Tag Archives: 30/3

Meditation #2

Originally posted 4/1/2009.  

There’s a thing, “30 Poems in 30 Days,” that a lot of poets do in April.  As I regularly did that many poems and more in a given month back when I was writing new stuff,  I always felt I had to buck the tide a little and either do more or do something else entirely. That year, I wrote 30 poems in 3 days.  This was #2.

Pay attention
to what the cat sees in you;
stop worrying
that your failures have made you 
into a werewolf.

No point
in wasting the whole day waiting 
for nightfall and its heavy moon
to fool you into horror at your changed self.
Stop treating yourself to absolute guilt.

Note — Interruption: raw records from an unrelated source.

This is an optimization exercise on Yosys and OpenROAD, whose aim is small area and few clock cycles, not a production implementation.
Function was checked by simulation only, so behaviour that the tests miss may differ from the original.

==> inputs of v30 <==
==> flow/design.v <==
package matmul_pkg;
    localparam int W    = 32;
    localparam int TILE = 2;
    typedef logic [W-1:0]            elem_t;
    typedef logic [1:0][1:0][W-1:0]  tile_t;
    typedef enum logic [1:0] {
        IDLE  = 2'd0,
        ISSUE = 2'd1,
        WAIT  = 2'd2,
        DONE  = 2'd3
    } sched_state_e;
endpackage
module matmul_tile_idx_ctr #(
    parameter int NB = 2,
    parameter int IW = 1
) (
    input  logic          clk,
    input  logic          rst_n,
    input  logic          clr_i,
    input  logic          step_i,
    output logic [IW-1:0] i_o,
    output logic [IW-1:0] j_o,
    output logic [IW-1:0] k_o,
    output logic          last_o,
    output logic          k_first_o
);
    localparam logic [IW-1:0] MAX = IW'(NB - 1);
    logic [IW-1:0] i_q, j_q, k_q;
    logic [IW-1:0] i_d, j_d, k_d;
    always_comb begin
        i_d = i_q;
        j_d = j_q;
        k_d = k_q;
        if (clr_i) begin
            i_d = '0;
            j_d = '0;
            k_d = '0;
        end else if (step_i) begin
            if (k_q != MAX) begin
                k_d = k_q + IW'(1);
            end else begin
                k_d = '0;
                if (j_q != MAX) begin
                    j_d = j_q + IW'(1);
                end else begin
                    j_d = '0;
                    i_d = (i_q != MAX) ? i_q + IW'(1) : '0;
                end
            end
        end
    end
    always_ff @(posedge clk) begin
        if (!rst_n) begin
            i_q <= '0;
            j_q <= '0;
            k_q <= '0;
        end else begin
            i_q <= i_d;
            j_q <= j_d;
            k_q <= k_d;
        end
    end
    assign i_o       = i_q;
    assign j_o       = j_q;
    assign k_o       = k_q;
    assign last_o    = (i_q == MAX) && (j_q == MAX) && (k_q == MAX);
    assign k_first_o = (k_q == '0);
endmodule
module matmul_tile_sched #(
    parameter int W       = matmul_pkg::W,
    parameter int DIM     = 4,
    parameter int TILE    = matmul_pkg::TILE,
    parameter int TIMEOUT = 64
) (
    input  logic                           clk,
    input  logic                           rst_n,
    input  logic                           start,
    input  logic [DIM-1:0][DIM-1:0][W-1:0] a_in,
    input  logic [DIM-1:0][DIM-1:0][W-1:0] b_in,
    output logic                           busy,
    output logic                           done,
    output logic                           err,
    output logic [DIM-1:0][DIM-1:0][W-1:0] c_out,
    output logic                           tile_start,
    output logic [1:0][1:0][W-1:0]         tile_x,
    output logic [1:0][1:0][W-1:0]         tile_y,
    input  logic                           tile_done,
    input  logic [1:0][1:0][W-1:0]         tile_p
);
    localparam int TW = 4 * W;
    if ((W != 32) || (DIM != 4) || (TILE != 2) || (TIMEOUT != 64)) begin : g_param_check
        $error("matmul_tile_sched: only W=32, DIM=4, TILE=2, TIMEOUT=64 are supported");
    end
    logic [16*W-1:0] a_f, b_f, c_f;
    logic [TW-1:0]   p_f, x_f, y_f;
    assign a_f    = a_in;
    assign b_f    = b_in;
    assign p_f    = tile_p;
    assign c_out  = c_f;
    assign tile_x = x_f;
    assign tile_y = y_f;
    logic       busy_q;      
    logic       fin_q;       
    logic       err_q;
    logic [2:0] n_q;         
    logic [5:0] wd_q;        
    logic [3:0] sx_q, sy_q;  
    logic [3:0] sp_q;        
    logic [3:0] sw_q;        
    logic accept, ans, abort, last;
    assign accept = start && !busy_q;
    assign ans    = busy_q && !fin_q && tile_done;
    assign last   = (n_q == 3'd7);
    assign abort  = busy_q && !fin_q && !tile_done && (wd_q == 6'd63);
    function automatic logic [11:0] sel_of(input logic [2:0] n);
        logic [3:0] sx, sy;
        case (n)
            3'd0:    begin sx = 4'b0001; sy = 4'b0001; end
            3'd1:    begin sx = 4'b0010; sy = 4'b0001; end
            3'd2:    begin sx = 4'b0010; sy = 4'b0010; end
            3'd3:    begin sx = 4'b0100; sy = 4'b0100; end
            3'd4:    begin sx = 4'b0100; sy = 4'b1000; end
            3'd5:    begin sx = 4'b1000; sy = 4'b1000; end
            3'd6:    begin sx = 4'b1000; sy = 4'b0100; end
            default: begin sx = 4'b0000; sy = 4'b0000; end
        endcase
        sel_of = {sx, sy, n[2] ? (4'b0001 << n[1:0]) : 4'b0000};
    endfunction
    logic [2:0] n_inc;
    assign n_inc = n_q + 3'd1;
    always_ff @(posedge clk) begin
        if (!rst_n) begin
            busy_q <= 1'b0;
            fin_q  <= 1'b0;
            err_q  <= 1'b0;
            n_q    <= 3'd0;
            wd_q   <= 6'd0;
            sx_q   <= 4'd0;
            sy_q   <= 4'd0;
            sp_q   <= 4'd0;
            sw_q   <= 4'd0;
        end else begin
            if (accept) begin
                busy_q <= 1'b1;
                err_q  <= 1'b0;
                n_q    <= 3'd0;
                wd_q   <= 6'd0;
                {sx_q, sy_q, sp_q} <= sel_of(3'd0);
                sw_q   <= 4'b0001;
            end else if (fin_q) begin
                busy_q <= 1'b0;
                fin_q  <= 1'b0;
            end else if (ans) begin
                wd_q <= 6'd0;
                if (last) begin
                    fin_q <= 1'b1;
                end else begin
                    n_q  <= n_inc;
                    {sx_q, sy_q, sp_q} <= sel_of(n_inc);
                    sw_q <= {sw_q[2:0], sw_q[3]};
                end
            end else if (abort) begin
                busy_q <= 1'b0;
                err_q  <= 1'b1;
                sx_q   <= 4'd0;
                sy_q   <= 4'd0;
            end else begin
                wd_q <= wd_q + 6'd1;
            end
        end
    end
    assign busy       = busy_q;
    assign done       = fin_q;
    assign err        = err_q;
    assign tile_start = accept || (ans && !last);
    logic [TW-1:0] ain_t [4];
    logic [TW-1:0] bin_t [4];
    for (genvar t = 0; t < 4; t++) begin : g_in
        for (genvar e = 0; e < 4; e++) begin : g_e
            localparam int R = 2 * (t / 2) + e / 2;
            localparam int C = 2 * (t % 2) + e % 2;
            assign ain_t[t][e*W +: W] = a_f[(4*R + C)*W +: W];
            assign bin_t[t][e*W +: W] = b_f[(4*R + C)*W +: W];
        end
    end
    logic [TW-1:0] s_c00, s_c01, s_c11, s_c10;    
    logic [TW-1:0] s_a01, s_a11, s_b00, s_b10, s_b11;
    logic [TW-1:0] part, sum;
    assign part = ({TW{sp_q[0]}} & s_c00) | ({TW{sp_q[1]}} & s_c01)
                | ({TW{sp_q[2]}} & s_c11) | ({TW{sp_q[3]}} & s_c10);
    for (genvar e = 0; e < 4; e++) begin : g_add
        matmul_add_bk #(.N(W)) u_add (.a(part[e*W +: W]), .b(p_f[e*W +: W]), .s(sum[e*W +: W]));
    end
    always_ff @(posedge clk) begin
        if (!busy_q) begin
            s_a01 <= ain_t[1];
            s_a11 <= ain_t[3];
            s_b00 <= bin_t[0];
            s_b10 <= bin_t[2];
            s_b11 <= bin_t[3];
        end
    end
    always_ff @(posedge clk) begin
        if (accept) begin
            s_c01 <= ain_t[0];
            s_c11 <= bin_t[1];
            s_c10 <= ain_t[2];
        end else if (ans) begin
            if (sw_q[1]) s_c01 <= sum;
            if (sw_q[2]) s_c11 <= sum;
            if (sw_q[3]) s_c10 <= sum;
        end
        if (ans && sw_q[0]) s_c00 <= sum;
    end
    assign x_f = ({TW{!busy_q}} & ain_t[0])
               | ({TW{sx_q[0]}} & s_c01) | ({TW{sx_q[1]}} & s_c10)
               | ({TW{sx_q[2]}} & s_a01) | ({TW{sx_q[3]}} & s_a11);
    assign y_f = ({TW{!busy_q}} & bin_t[0])
               | ({TW{sy_q[0]}} & s_c11) | ({TW{sy_q[1]}} & s_b00)
               | ({TW{sy_q[2]}} & s_b10) | ({TW{sy_q[3]}} & s_b11);
    logic [TW-1:0] c_t [4];
    assign c_t[0] = s_c00;
    assign c_t[1] = s_c01;
    assign c_t[2] = s_c10;
    assign c_t[3] = s_c11;
    for (genvar t = 0; t < 4; t++) begin : g_out
        for (genvar e = 0; e < 4; e++) begin : g_e
            localparam int R = 2 * (t / 2) + e / 2;
            localparam int C = 2 * (t % 2) + e % 2;
            assign c_f[(4*R + C)*W +: W] = c_t[t][e*W +: W];
        end
    end
endmodule
module matmul_add_bk #(parameter int N = 32) (input logic [N-1:0] a, b, output logic [N-1:0] s);
    logic [N-1:0] g, p, G, P;
    always_comb begin
        g = a & b;
        p = a ^ b;
        G = g;
        P = p;
        for (int d = 1; d < N; d = d * 2)
            for (int i = 2*d - 1; i < N; i += 2*d) begin
                G[i] = G[i] | (P[i] & G[i-d]);
                P[i] = P[i] & P[i-d];
            end
        for (int d = N / 4; d >= 1; d = d / 2)
            for (int i = 3*d - 1; i < N; i += 2*d) begin
                G[i] = G[i] | (P[i] & G[i-d]);
                P[i] = P[i] & P[i-d];
            end
        s[0] = p[0];
        for (int i = 1; i < N; i++) s[i] = p[i] ^ G[i-1];
    end
endmodule
==> flow/flow/run.sh <==
#!/bin/bash
# Standard layout, with the port buffers made of the smallest buffer and the
# I/O pins allowed on every routing track of the die's edge (a smaller die).
set -euo pipefail
export BUFFER_PORTS_ARGS="-buffer_cell sky130_fd_sc_hd__buf_1"
export PLACE_PINS_ARGS="-min_distance 1 -min_distance_in_tracks"
bash standard.sh > standard.log 2>&1
==> flow/standard.sh <==
#!/bin/bash
# synth_recipe.tcl (not shown) runs the flow's synth.tcl, then flattens the netlist and writes it again
# the make line also repeats each setting of config.mk as NAME=value (left out here)
make -C /OpenROAD-flow-scripts/flow DESIGN_CONFIG=/design/flow/config.mk WORK_HOME=/design/flow/orfs CLKGATE_MAP_FILE= SYNTH_SCRIPT=/design/flow/synth_recipe.tcl "${@:-finish}"
==> flow/config.mk <==
export PLATFORM = sky130hd
export DESIGN_NAME = matmul_tile_sched
export DESIGN_NICKNAME = matmul_tile_sched
export VERILOG_FILES = /design/flow/design.v
export SDC_FILE = /design/flow/constraint.sdc
export NUM_CORES = 4
export LEC_CHECK = 0
export CAP_MARGIN = 20
export CORE_AREA = 5 5 415 415
export CTS_BUF_LIST = sky130_fd_sc_hd__clkbuf_16
export CTS_CLUSTER_DIAMETER = 100
export CTS_CLUSTER_SIZE = 30
export DIE_AREA = 0 0 420 420
export SLEW_MARGIN = 20
==> flow/constraint.sdc <==
create_clock -name core_clock -period 6.0 [get_ports {clk}]
set_input_delay 1.2000 -clock core_clock [delete_from_list [all_inputs] [get_ports {clk}]]
set_output_delay 1.2000 -clock core_clock [all_outputs]
set_load 0.01 [all_outputs]
==> v3: changes against v30 <==
==> flow/design.v, changed modules only <==
module matmul_tile_sched #(
    parameter int W       = matmul_pkg::W,
    parameter int DIM     = 4,
    parameter int TILE    = matmul_pkg::TILE,
    parameter int TIMEOUT = 64
) (
    input  logic                           clk,
    input  logic                           rst_n,
    input  logic                           start,
    input  logic [DIM-1:0][DIM-1:0][W-1:0] a_in,
    input  logic [DIM-1:0][DIM-1:0][W-1:0] b_in,
    output logic                           busy,
    output logic                           done,
    output logic                           err,
    output logic [DIM-1:0][DIM-1:0][W-1:0] c_out,
    output logic                           tile_start,
    output logic [1:0][1:0][W-1:0]         tile_x,
    output logic [1:0][1:0][W-1:0]         tile_y,
    input  logic                           tile_done,
    input  logic [1:0][1:0][W-1:0]         tile_p
);
    localparam int TW = 4 * W;
    if ((W != 32) || (DIM != 4) || (TILE != 2) || (TIMEOUT != 64)) begin : g_param_check
        $error("matmul_tile_sched: only W=32, DIM=4, TILE=2, TIMEOUT=64 are supported");
    end
    logic [16*W-1:0] a_f, b_f, c_f;
    logic [TW-1:0]   p_f, x_f, y_f;
    assign a_f    = a_in;
    assign b_f    = b_in;
    assign p_f    = tile_p;
    assign c_out  = c_f;
    assign tile_x = x_f;
    assign tile_y = y_f;
    logic       busy_q;      
    logic       err_q;
    logic [2:0] n_q;         
    logic [5:0] wd_q;        
    logic [3:0] sx_q, sy_q;  
    logic [3:0] sp_q;        
    logic [3:0] sw_q;        
    logic accept, ans, abort, last;
    assign accept = start && !busy_q;
    assign ans    = busy_q && tile_done;
    assign last   = (n_q == 3'd7);
    assign abort  = busy_q && !tile_done && (wd_q == 6'd63);
    function automatic logic [11:0] sel_of(input logic [2:0] n);
        logic [3:0] sx, sy;
        case (n)
            3'd0:    begin sx = 4'b0001; sy = 4'b0001; end
            3'd1:    begin sx = 4'b0010; sy = 4'b0001; end
            3'd2:    begin sx = 4'b0010; sy = 4'b0010; end
            3'd3:    begin sx = 4'b0100; sy = 4'b0100; end
            3'd4:    begin sx = 4'b0100; sy = 4'b1000; end
            3'd5:    begin sx = 4'b1000; sy = 4'b1000; end
            3'd6:    begin sx = 4'b1000; sy = 4'b0100; end
            default: begin sx = 4'b0000; sy = 4'b0000; end
        endcase
        sel_of = {sx, sy, n[2] ? (4'b0001 << n[1:0]) : 4'b0000};
    endfunction
    logic [2:0] n_inc;
    assign n_inc = n_q + 3'd1;
    always_ff @(posedge clk) begin
        if (!rst_n) begin
            busy_q <= 1'b0;
            err_q  <= 1'b0;
            n_q    <= 3'd0;
            wd_q   <= 6'd0;
            sx_q   <= 4'd0;
            sy_q   <= 4'd0;
            sp_q   <= 4'd0;
            sw_q   <= 4'd0;
        end else begin
            if (accept) begin
                busy_q <= 1'b1;
                err_q  <= 1'b0;
                n_q    <= 3'd0;
                wd_q   <= 6'd0;
                {sx_q, sy_q, sp_q} <= sel_of(3'd0);
                sw_q   <= 4'b0001;
            end else if (ans) begin
                wd_q <= 6'd0;
                if (last) begin
                    busy_q <= 1'b0;
                end else begin
                    n_q  <= n_inc;
                    {sx_q, sy_q, sp_q} <= sel_of(n_inc);
                    sw_q <= {sw_q[2:0], sw_q[3]};
                end
            end else if (abort) begin
                busy_q <= 1'b0;
                err_q  <= 1'b1;
                sx_q   <= 4'd0;
                sy_q   <= 4'd0;
            end else begin
                wd_q <= wd_q + 6'd1;
            end
        end
    end
    assign busy       = busy_q;
    assign done       = ans && last;
    assign err        = err_q;
    assign tile_start = accept || (ans && !last);
    logic [TW-1:0] ain_t [4];
    logic [TW-1:0] bin_t [4];
    for (genvar t = 0; t < 4; t++) begin : g_in
        for (genvar e = 0; e < 4; e++) begin : g_e
            localparam int R = 2 * (t / 2) + e / 2;
            localparam int C = 2 * (t % 2) + e % 2;
            assign ain_t[t][e*W +: W] = a_f[(4*R + C)*W +: W];
            assign bin_t[t][e*W +: W] = b_f[(4*R + C)*W +: W];
        end
    end
    logic [TW-1:0] s_c00, s_c01, s_c11, s_c10;    
    logic [TW-1:0] s_a01, s_a11, s_b00, s_b10, s_b11;
    logic [TW-1:0] part, pg, sum;
    assign part = ({TW{sp_q[0]}} & s_c00) | ({TW{sp_q[1]}} & s_c01)
                | ({TW{sp_q[2]}} & s_c11) | ({TW{sp_q[3]}} & s_c10);
    assign pg   = {TW{tile_done}} & p_f;
    for (genvar e = 0; e < 4; e++) begin : g_add
        matmul_add_bk #(.N(W)) u_add (.a(part[e*W +: W]), .b(pg[e*W +: W]), .s(sum[e*W +: W]));
    end
    always_ff @(posedge clk) begin
        if (!busy_q) begin
            s_a01 <= ain_t[1];
            s_a11 <= ain_t[3];
            s_b00 <= bin_t[0];
            s_b10 <= bin_t[2];
            s_b11 <= bin_t[3];
        end
    end
    always_ff @(posedge clk) begin
        if (accept) begin
            s_c01 <= ain_t[0];
            s_c11 <= bin_t[1];
            s_c10 <= ain_t[2];
        end else if (ans) begin
            if (sw_q[1]) s_c01 <= sum;
            if (sw_q[2]) s_c11 <= sum;
            if (sw_q[3]) s_c10 <= sum;
        end
        if (ans && sw_q[0]) s_c00 <= sum;
    end
    assign x_f = ({TW{!busy_q}} & ain_t[0])
               | ({TW{sx_q[0]}} & s_c01) | ({TW{sx_q[1]}} & s_c10)
               | ({TW{sx_q[2]}} & s_a01) | ({TW{sx_q[3]}} & s_a11);
    assign y_f = ({TW{!busy_q}} & bin_t[0])
               | ({TW{sy_q[0]}} & s_c11) | ({TW{sy_q[1]}} & s_b00)
               | ({TW{sy_q[2]}} & s_b10) | ({TW{sy_q[3]}} & s_b11);
    logic [TW-1:0] c_t [4];
    assign c_t[0] = s_c00;
    assign c_t[1] = s_c01;
    assign c_t[2] = sum;       
    assign c_t[3] = s_c11;
    for (genvar t = 0; t < 4; t++) begin : g_out
        for (genvar e = 0; e < 4; e++) begin : g_e
            localparam int R = 2 * (t / 2) + e / 2;
            localparam int C = 2 * (t % 2) + e % 2;
            assign c_f[(4*R + C)*W +: W] = c_t[t][e*W +: W];
        end
    end
endmodule
==> flow/run.sh (new file) <==
#!/bin/bash
# synth_recipe.tcl (not shown) runs the flow's synth.tcl, then flattens the netlist and writes it again
# the make line also repeats each setting of config.mk as NAME=value (left out here)
make -C /OpenROAD-flow-scripts/flow DESIGN_CONFIG=/design/flow/config.mk WORK_HOME=/design/flow/orfs CLKGATE_MAP_FILE= SYNTH_SCRIPT=/design/flow/synth_recipe.tcl finish
Settings changed: CORE_AREA 5 5 415 415 to 5 5 695 695, CTS_BUF_LIST sky130_fd_sc_hd__clkbuf_16 to default, CTS_CLUSTER_DIAMETER 100 to default, CTS_CLUSTER_SIZE 30 to default, DIE_AREA 0 0 420 420 to 0 0 700 700.
removed: flow/flow/run.sh
removed: flow/standard.sh
==> run notes <==
Yosys top cell area share between 60 and 70%; sequential area share after synthesis about two thirds; final setup margin -0.2800 ns; Setup-failing EPs final 13; status finished with violations; Failing Checks setup timing; mux contribution to synthesized area 0%; synthesized area around 0.054 mm2; Net Count, Synth roughly 5400
# the run above: v3

==> run notes <==
stop err [ERROR GRT-0116] Global routing finished with congestion. Check the congestion regions in the DRC Viewer.; mux contribution to synthesized area less than 1%; synthesized area about 0.053 mm2; Exit stage global routing; sequential area share after synthesis 66.15%; Net Count, Synth ~5300; status did not finish
# the run above: v30

Testbench counts of v30, summed over its fixed seeds: cycles 11,156.
Testbench counts of v3, summed over its fixed seeds: cycles 10,730.

==> what the ideal ports hide <==
No port has a modelled driver above. Below, the same layout with a new extraction and two added sets of constraints.
Step 1: set_driving_cell puts a clkbuf_16 on clk and a buf_2 on each other input, an assumption about the parent block.
Step 2 also shifts input and output timing later by t, the mid clock arrival at the registers, as if the neighbouring blocks saw the same clock.
Slacks: no drivers / after step 1 / after step 2; pairs: no drivers / after step 1.
run: v3
shift t [ns]: 0.940
setup WS [ns]: -0.280 / -0.469 / -0.469
worst hold slack (ns): 0.474 / 0.474 / 0.474
The setup slack of v3 moves by -0.189 ns with the drivers and by -0.189 ns with both steps.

Look, he’s rubbing your leg,
asking for food
or a thorough scratch.
He believes 
in love and order,

and when you respond, 
reaching down 
from your desperate seat on the couch
to lift him up 
and offer what he is asking for,

you are that.
Trust him. 
He knows
more of the truth about you
than you allow yourself to know.


Meditation #21

Everyone on this show is
LOUD

from the insistently
neutral host

to the mother
screaming indignantly
at being accused of sleeping
with her eighteen year old stepson
calling the accuser
A DOG

to the stepson who is proclaiming that
it’s not true
that the four year old is not his
he would have been fourteen
and that’s
NASTY

to the aggrieved father
of said eighteen year old
who is making the accusation
and is himself accused
of not

MANNING UP

to the crowd cheering on their favorites

and the only moment of hush comes
with the ripping of the envelope
and the announcement that
NO ONE HERE
is the father

at which point there’s more yelling than ever

and everyone running around
to thunderous applause

All we ever see of the four year old
is a still picture
his eyes wary
his head thrust forward just a little
leading with his chin


Meditation #30

In the final turn
of the long road
you find a recently dead
dinosaur.

No one’s gonna believe it!

It’s too big to carry back
to town, so you cut off
a large section of its skin
and wave it like a flag
as you scurry home
to tell everyone.

"Oh, that?
That could be anything," they say,
when you tell them what you’ve found.
And they go about their business.

They’re right.
It could be anything…

but it isn’t.  It’s
the skin of a dinosaur!

You should have kept it to yourself.
No one would have been the wiser
about your desperate need to be
singular and outstanding, and no one
would be laughing right now.

Next time you run across one of those things
that no one will believe,
you’ll just have to believe in it
all by yourself.

So you eat the dinosaur skin
and fall into a dream…imagine that,
you almost came upon it
still alive.  You could have died
out there and been found half eaten…

shit, if you’d gotten there
just two hours earlier,
they’d have had no choice but to believe in it,

and you’d have been famous.


Meditation #29

If you are the artist
you say you are
you’ll drop dead right now
and let everyone wonder
what the last word
would have been.

But you’re not, of course.

You’ll finish what you started
and after that,

you’ll look into the mirror and sing
"Is That All There Is?"
like a cut-rate Peggy Lee — remember her?
She died old, after a lifetime of honors…

Yeah.
I thought not.


Meditation #28

I once knew a kid
named David Cocaine
and the knot of friends I traveled with
made him miserable
for two and years of junior high
because of that name, only letting up
when the Gatos brothers arrived’
with their bizarre gaits and scraggly curls
and their constant sniveling about their dad.
Christ, those were good times.

But in junior year I changed schools
and I had to find my own targets.  My favorite punching bag
was sophomore genius Andrew Duncan, who made me crazy
because he had a smarter mouth than me
and wouldn’t shut up about not being afraid.

One day in the lobby
Carl Sjogren egged me on into a full assault
one day when Duncan wouldn’t give him
ten bucks.  He told me
something I can’t remember now
about something Duncan said about me
but it was huge in my head, a red egg,
so I picked up Duncan and threw him down
the granite steps. 

Sjogren plucked the wallet
from Duncan’s pants as he tried to get up
and said, "I wouldn’t get up right now
if I were you.  Brown’s
kinda crazy."

We both got away with it

until this afternoon,  when I saw Andrew Duncan
in line at the pet store.  He’s bald now
and fat but I’m sure it was him,
and he was sure it was me. 

There’s a scar on his forehead,
a gully from his eyebrow to his fossil hairline.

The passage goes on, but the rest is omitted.